A comprehensive mesoscopic investigation has been conducted to examine the evolution of the fracture process zone (FPZ), using notched plain concrete beams subjected to three-point bending as a generic representation. The concrete beams are modelled as random heterogeneous materials containing three components, namely coarse aggregates, mortar and the interface transition zone (ITZ). To better represent the fracture process in concrete, a coupled cohesive-contact interface approach is employed to model the crack initiation, crack propagation and the friction mechanisms during the fracture process. Thus, the FPZ is naturally captured in the simulation as the zone composed by microcracks along the ITZ or through the mortar matrix in the mesoscale model. The macroscopic response of load-deformation curves as well as the shapes and sizes of FPZ calculated from numerical results are validated against experimental observations and good agreement is achieved. Subsequent modelling results demonstrate that the FPZ tend to exhibit a main crack and multiple secondary microcracks. During the growth of the main crack, new microcracks initiate while some microcracks formed earlier stop growing and even close. The evolution path of the FPZ is strongly irregular due to the random spatial distribution of the aggregate particles with weak ITZs. The influence of the size effect on the FPZ is also investigated from the numerical simulation. Results show that the width of the FPZ is insensitive to the beam size but the length of the FPZ is strongly dependent on the beam size, and such characteristics of the FPZ are deemed to be intrinsic reasons for the overall size effect phenomenon in concrete structures.

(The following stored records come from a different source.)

[config.mk]
export PLATFORM = sky130hd
export DESIGN_NAME = regsec_addr_seq
export DESIGN_NICKNAME = d
export VERILOG_FILES = /design/src/rtl/regsec_pkg.sv /design/src/rtl/regsec_rst_sync.sv /design/src/rtl/regsec_decode.sv /design/src/rtl/regsec_step.sv /design/src/rtl/regsec_wgate.sv /design/src/rtl/regsec_addr_seq.sv
export SDC_FILE = /design/constraint.sdc
export NUM_CORES = 1
export LEC_CHECK = 0
export CAP_MARGIN = 10
export CORE_ASPECT_RATIO = 1.5
export CORE_MARGIN = 2
export CORE_UTILIZATION = 35
export CTS_CLUSTER_DIAMETER = 80
export DETAILED_ROUTE_END_ITERATION = 16
export GPL_TIMING_DRIVEN = 0
export MAX_ROUTING_LAYER = met4
export SLEW_MARGIN = 20
export SYNTH_ARGS = -nofsm -noshare
export SYNTH_HDL_FRONTEND = slang
export SYNTH_SLANG_ARGS = --single-unit
[constraint.sdc]
create_clock -name clk -period 0.8 [get_ports clk]
set_input_delay 0.08 -clock clk [delete_from_list [all_inputs] [get_ports clk]]
set_output_delay 0.08 -clock clk [all_outputs]
set_load 0.05 [all_outputs]
[src/rtl/regsec_pkg.sv]
package regsec_pkg;
  localparam int ADDR_W  = 6;
  localparam int NUM_SEC = 5;
  localparam int SEC_W   = 3;

  typedef logic [ADDR_W-1:0] addr_t;
  typedef logic [SEC_W-1:0]  sec_t;

  // Section order: alarm 0, alarm 1, control, time, status
  localparam addr_t SEC_BASE   [NUM_SEC] = '{6'h00, 6'h08, 6'h10, 6'h30, 6'h3F};
  localparam int    SEC_LOG2   [NUM_SEC] = '{3, 3, 0, 3, 0};
  localparam logic  SEC_SINGLE [NUM_SEC] = '{1'b0, 1'b0, 1'b0, 1'b0, 1'b1};
  localparam logic  SEC_GUARD  [NUM_SEC] = '{1'b1, 1'b1, 1'b1, 1'b1, 1'b0};
  localparam sec_t  SEC_RSV = sec_t'(NUM_SEC);

  function automatic addr_t sec_mask(int lg);
    return addr_t'({ADDR_W{1'b1}} << lg);
  endfunction
endpackage

[src/rtl/regsec_rst_sync.sv]
module regsec_rst_sync (
  input  logic clk,
  input  logic rst_n,
  output logic rst_sync_n
);
  logic meta_q;
  logic sync_q;

  always_ff @(posedge clk or negedge rst_n) begin
    if (!rst_n) begin
      meta_q <= 1'b0;
      sync_q <= 1'b0;
    end else begin
      meta_q <= 1'b1;
      sync_q <= meta_q;
    end
  end

  assign rst_sync_n = sync_q;
endmodule

[src/rtl/regsec_decode.sv]
module regsec_decode
  import regsec_pkg::*;
(
  input  addr_t addr_i,
  output sec_t  sec_o
);
  logic [NUM_SEC-1:0] hit;

  for (genvar g = 0; g < NUM_SEC; g++) begin : g_sec
    localparam addr_t MASK = sec_mask(SEC_LOG2[g]);
    assign hit[g] = ((addr_i & MASK) == (SEC_BASE[g] & MASK));
  end

  always_comb begin
    sec_o = SEC_RSV;
    for (int i = NUM_SEC - 1; i >= 0; i--) begin
      if (hit[i]) sec_o = sec_t'(i);
    end
  end
endmodule

[src/rtl/regsec_step.sv]
module regsec_step
  import regsec_pkg::*;
(
  input  addr_t addr_i,
  input  sec_t  sec_i,
  output addr_t next_o,
  output logic  single_o
);
  addr_t cand [NUM_SEC];
  addr_t inc;

  assign inc = addr_i + addr_t'(1);

  for (genvar g = 0; g < NUM_SEC; g++) begin : g_wrap
    localparam addr_t MASK = sec_mask(SEC_LOG2[g]);
    assign cand[g] = (addr_i & MASK) | (inc & ~MASK);
  end

  always_comb begin
    next_o   = addr_i;
    single_o = 1'b1;
    for (int i = 0; i < NUM_SEC; i++) begin
      if (sec_i == sec_t'(i)) begin
        next_o   = cand[i];
        single_o = SEC_SINGLE[i];
      end
    end
  end
endmodule

[src/rtl/regsec_wgate.sv]
module regsec_wgate
  import regsec_pkg::*;
(
  input  sec_t sec_i,
  input  logic act_i,
  input  logic wr_i,
  input  logic term_i,
  input  logic wel_i,
  input  logic rwel_i,
  output logic wr_ok_o
);
  logic guard;

  always_comb begin
    guard = 1'b1;
    for (int i = 0; i < NUM_SEC; i++) begin
      if (sec_i == sec_t'(i)) guard = SEC_GUARD[i];
    end
  end

  assign wr_ok_o = act_i & wr_i & ~term_i & (~guard | (wel_i & rwel_i));
endmodule

[src/rtl/regsec_addr_seq.sv]
module regsec_addr_seq
  import regsec_pkg::*;
(
  input  logic        clk,
  input  logic        rst_n,
  input  logic        start_i,
  input  logic        load_i,
  input  logic [5:0]  start_addr_i,
  input  logic        rw_i,
  input  logic        adv_i,
  input  logic        stop_i,
  input  logic        wel_i,
  input  logic        rwel_i,
  output logic [5:0]  addr_o,
  output logic        wr_ok_o,
  output logic        term_o
);
  logic  rst_int_n;
  addr_t addr_q, addr_n, cand_addr, step_addr;
  sec_t  sec_q, sec_n, cand_sec;
  logic  act_q, act_n, wr_q, wr_n, term_q, term_n;
  logic  single, en;

  regsec_rst_sync u_rst (.clk(clk), .rst_n(rst_n), .rst_sync_n(rst_int_n));

  assign cand_addr = load_i ? start_addr_i : addr_q;

  regsec_decode u_dec (.addr_i(cand_addr), .sec_o(cand_sec));

  regsec_step u_step (
    .addr_i(addr_q), .sec_i(sec_q), .next_o(step_addr), .single_o(single)
  );

  regsec_wgate u_gate (
    .sec_i(sec_q), .act_i(act_q), .wr_i(wr_q), .term_i(term_q),
    .wel_i(wel_i), .rwel_i(rwel_i), .wr_ok_o(wr_ok_o)
  );

  assign en = start_i | (act_q & (adv_i | stop_i));

  always_comb begin
    addr_n = addr_q;
    sec_n  = sec_q;
    act_n  = act_q;
    wr_n   = wr_q;
    term_n = term_q;
    if (start_i) begin
      addr_n = cand_addr;
      sec_n  = cand_sec;
      act_n  = 1'b1;
      wr_n   = rw_i;
      term_n = (cand_sec == SEC_RSV);
    end else if (act_q) begin
      if (adv_i && !term_q) begin
        if (single) term_n = 1'b1;
        else        addr_n = step_addr;
      end
      if (stop_i) act_n = 1'b0;
    end
  end

  always_ff @(posedge clk or negedge rst_int_n) begin
    if (!rst_int_n) begin
      addr_q <= '0;
      sec_q  <= '0;
      act_q  <= 1'b0;
      wr_q   <= 1'b0;
      term_q <= 1'b0;
    end else if (en) begin
      addr_q <= addr_n;
      sec_q  <= sec_n;
      act_q  <= act_n;
      wr_q   <= wr_n;
      term_q <= term_n;
    end
  end

  assign addr_o = addr_q;
  assign term_o = term_q;
endmodule

### Word-level counts from Yosys, hierarchy flattened

Cells that the tools add are included.

* bits in registers: 14
* input port bits: 15
* logic and storage cells: 68

* add/sub/neg operators: 1
* eq/ne operators: 12
* mux-type cells: 27
* bitwise logic cells: 10
* reduce and logical (&&, ||, !) cells: 11

Operators with widths (count)
* $mux W6: 10
* $mux W1: 13
* $mux W3: 4
* $eq A3 B3 Y1 const B: 3
* $reduce_and A7 Y1: 1
* $eq A3 B1 Y1 const B: 2
* $eq A3 B2 Y1 const B: 2
* $eq A6 B5 Y1 const B: 1
* $eq A6 B6 Y1 const B: 1
* $logic_not A6 Y1: 1
* $or A6 B3 Y6: 1
* $reduce_bool A2 Y1: 3
* $and A1 B1 Y1: 5
* $ne A2 B2 Y1 const B: 2
* $reduce_and A4 Y1: 1
* $reduce_bool A4 Y1: 1
* $add A3 B1 Y3 const B: 1
* $logic_not A3 Y1: 1
* $ne A3 B3 Y1 const B: 1
* $or A1 B1 Y1: 3
* $reduce_and A2 Y1: 1
* $logic_and A1 B1 Y1: 1
* $logic_not A1 Y1: 1
* $not A1 Y1: 1

### Logic depth before layout (Yosys ltp)

* word-level depth: 11
* mapped depth: 6

### Modules after synthesis

A second synthesis with hierarchy kept.

* cell total of the unflattened synthesis: 81
* area total of the unflattened synthesis: 853.3 µm²

By module, submodules not included
* regsec_addr_seq: instances 1, cells each 54, area an instance 608.1 µm²
* regsec_step: instances 1, cells each 11, area an instance 103.8 µm²
* regsec_decode: instances 1, cells each 9, area an instance 58.8 µm²
* regsec_rst_sync: instances 1, cells each 3, area an instance 53.8 µm²
* regsec_wgate: instances 1, cells each 4, area an instance 28.8 µm²

### Worst setup path after synthesis

OpenSTA, ideal clock, no wires.

* kind: register -> output
* from: register term_q (netlist: term_o)
* to: output port wr_ok_o
* arrival time: 1733 ps
* path slack: -1013 ps
* stages on the path, launching flop included: 2
* path through: dfrtp_1 nor3_1

* longest elaborated chain between the ends: 3

Ends and longest elaborated chain
* from (decl): line regsec_addr_seq.sv:21 `logic act_q, act_n, wr_q, wr_n, term_q, term_n;`
* from (signal assigned): line regsec_addr_seq.sv:74 `term_q <= term_n;`
* $not A1 Y1: line regsec_wgate.sv:21 `assign wr_ok_o = act_i & wr_i & ~term_i & (~guard | (wel_i & rwel_i));`
* $and A1 B1 Y1 (2 in series): line regsec_wgate.sv:21
* to (decl): line regsec_addr_seq.sv:15 `output logic wr_ok_o,`

No other way between the ends.

### Final worst setup path

* from: register addr_q[5] (netlist: addr_o[5])
* to: register term_q (netlist: term_o)

* longest elaborated chain between the ends: 9
* elaborated cells on any way between the ends: 13

Ends and longest elaborated chain
* from (decl): line regsec_addr_seq.sv:19 `addr_t addr_q, addr_n, cand_addr, step_addr;`
* from (signal assigned): line regsec_addr_seq.sv:70 `addr_q <= addr_n;`
* $mux W6 *: line regsec_addr_seq.sv:26 `assign cand_addr = load_i ? start_addr_i : addr_q;`
* $eq A6 B6 Y1: line regsec_decode.sv:11 `assign hit[g] = ((addr_i & MASK) == (SEC_BASE[g] & MASK));`
* $mux W1: line regsec_decode.sv:17 `if (hit[i]) sec_o = sec_t'(i);`
* $mux W3 (3 in series): line regsec_decode.sv:17
* $mux W3 *: line regsec_decode.sv:17
* $eq A3 B3 Y1 *: line regsec_addr_seq.sv:52 `term_n = (cand_sec == SEC_RSV);`
* $mux W1 *: line regsec_addr_seq.sv:47 `if (start_i) begin`

Every way passes the cells marked *; elsewhere a longest branch is shown, timed or not.
A chain may end at the register's enable or synchronous reset.

==> results_dict.tcl <==
set metrics [dict create \
    outcome "complete, but fails checks" \
    violations "setup timing" \
    antenna_found_initial 0 \
    cts_tree "yes" \
    drive_above_1_share_pct 41.2 \
    grt_pass1_vias 733 \
    critPathTopFamily "compound AO/OA/AOI/OAI gates" \
    cp-start-kind "flop" \
    finalClockSkew_ns 0.00412 \
    end_kind "flop" \
    fp.dieArea_sq_um 2660 \
    globalRouteOverflowTotal 0 \
    chipWidth_um 42.8 \
    netlist_instances 82 \
    pin_count 23 \
    io_buffers 21 \
    cellLeakagePower_nw 0.551 \
    die_h_um 62.2 \
    reg2reg_to "term_o$_DFFE_PN0P_" \
    crit_path_cell_trace "nor2b_1 > nand4_1 > a21oi_1 > o21ai_2 > a41o_1" \
    finalMaxSlewViolations 0 \
    avgSynthCellArea_sq_um 9.64 \
    drt_iter0_drc 17 \
    synth_cell_type_count 34 \
    reg2regPathDepth 5 \
    gp_congestion 0.875 \
    drcViolationCount 0 \
    nets 136 \
    path_max_fanout 4 \
    syn_nets 98 \
    root_buffer "clkbuf_4" \
    final_common_cell "buf_6" \
    crit_path_top_delay_cell "dfrtp_2" \
    clk_latency_ns 0.28 \
    synth_top_cells_by_area "dfrtp_1 44%, mux2_2 7.1%, inv_1 2.8%, a41o_1 2.5%, mux2i_1 2.5%" \
    cp.arrival_ns 1.60 \
    period_share_pct 179 \
    drv_cap 0 \
    holdWs_ns 0.206 \
    fin_ws_ns -0.628 \
    clk_pin_slew_ns 0.08 \
    ys_warn_count 0 \
    worst_ep_required_time_ns 0.97 \
    path_class "reg2reg" \
    hold_violations 0 \
    coreArea_sq_um 2180 \
    fin_crit_ns 1.43 \
    totalWireLength_um 2130 \
    cts_sinks 14 \
    hp-class "reg2async" \
    post_drt_wl_per_cell_um 15.0 \
    post-synth-top-area-cell "dfrtp_1" \
    cts_buffers 3 \
    ir_drop_uv 1470 \
    setup_violations 17 \
    hpwl_um 1330 \
    max_freq_ghz 0.700 \
    yosysTopAreaCellShare_pct 44.3 \
    postSynth.asyncResetShare_pct 100 \
    grt_pass1_wl_um 3420 \
    clockBufferDepth 2 \
    rsz0062_at_grt "yes" \
    reg2reg_slack_ns -0.63 \
    p_per_area_nw_per_um2 2130 \
    fp-row-count 21 \
    layout_common_cells "12 x buf_6, 11 x clkdlybuf4s50_1, 8 x dfrtp_1" \
    ys_seq_area_share_pct 44.3 \
    post_drt_via_cell_ratio 5.56 \
    via_count 790 \
    ys_ff_latch 14 \
    syn_area_sq_um 791 \
    num_antenna_cells 0 \
    cts.htree.levels 1 \
    grt_max_degree 13 \
    crit_buf_inv 0 \
    max_stage_delay_ns 0.41 \
    area_growth_pct 67.1 \
    start_util_pct 36.3 \
    synth_edf_count 0 \
    pre_cts_ws_ns -0.857 \
    grtUsageTotal_pct 17.3 \
    synth_ff_type "dfrtp_1" \
    firstDrtPassIters 4 \
    ant_nets 0 \
    r2r_start "addr_o[5]$_DFFE_PN0P_" \
]
## through the flow
| stage | std cells | power [mW] | setup TNS [ns] | cell area (sq um) | util, % |
|---|---|---|---|---|---|
| final | 142 | 2.82 | -6.22 | 1320 | 60.6 |
| after floorplan | 82 | 1.54 | -4.61 | 807 | - |
| after detailed placement | 126 | 1.86 | -11.58 | 1050 | 48.0 |
| after global placement | 126 | 1.85 | -11.45 | 1050 | 48.0 |
| after CTS | 139 | 2.68 | -6.06 | 1240 | 57.1 |
| after global routing | 142 | 2.98 | -7.09 | 1320 | 60.6 |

已经进行了全面的介观研究，以检查经过三点弯曲的带缺口普通混凝土梁作为一般表示，以检查断裂过程区（FPZ）的演变。将混凝土梁建模为随机的异质材料，其中包含三个成分，即粗骨料，砂浆和界面过渡区（ITZ）。为了更好地表示混凝土中的断裂过程，采用耦合内聚-接触界面方法对断裂过程中的裂纹萌生，裂纹扩展和摩擦机理进行建模 。因此， FPZ在模拟中自然捕获为由沿ITZ或通过中尺度模型中的砂浆基质的微裂缝组成的区域。根据实验结果验证了载荷-变形曲线的宏观响应以及根据数值结果计算出的FPZ的形状和尺寸 并达成良好的协议。随后的建模结果表明，FPZ倾向于显示一个主裂纹和多个次级微裂纹。在主裂纹扩展期间，会出现新的微裂纹，而较早形成的一些微裂纹则停止生长，甚至关闭。由于具有弱ITZ的聚集颗粒的随机空间分布，FPZ的演化路径非常不规则。还通过数值模拟研究了尺寸效应对FPZ的影响。结果表明，FPZ的宽度对梁的大小不敏感，但是FPZ的长度强烈取决于梁的大小，并且FPZ的这种特性被认为是混凝土结构中整体尺寸效应现象的内在原因。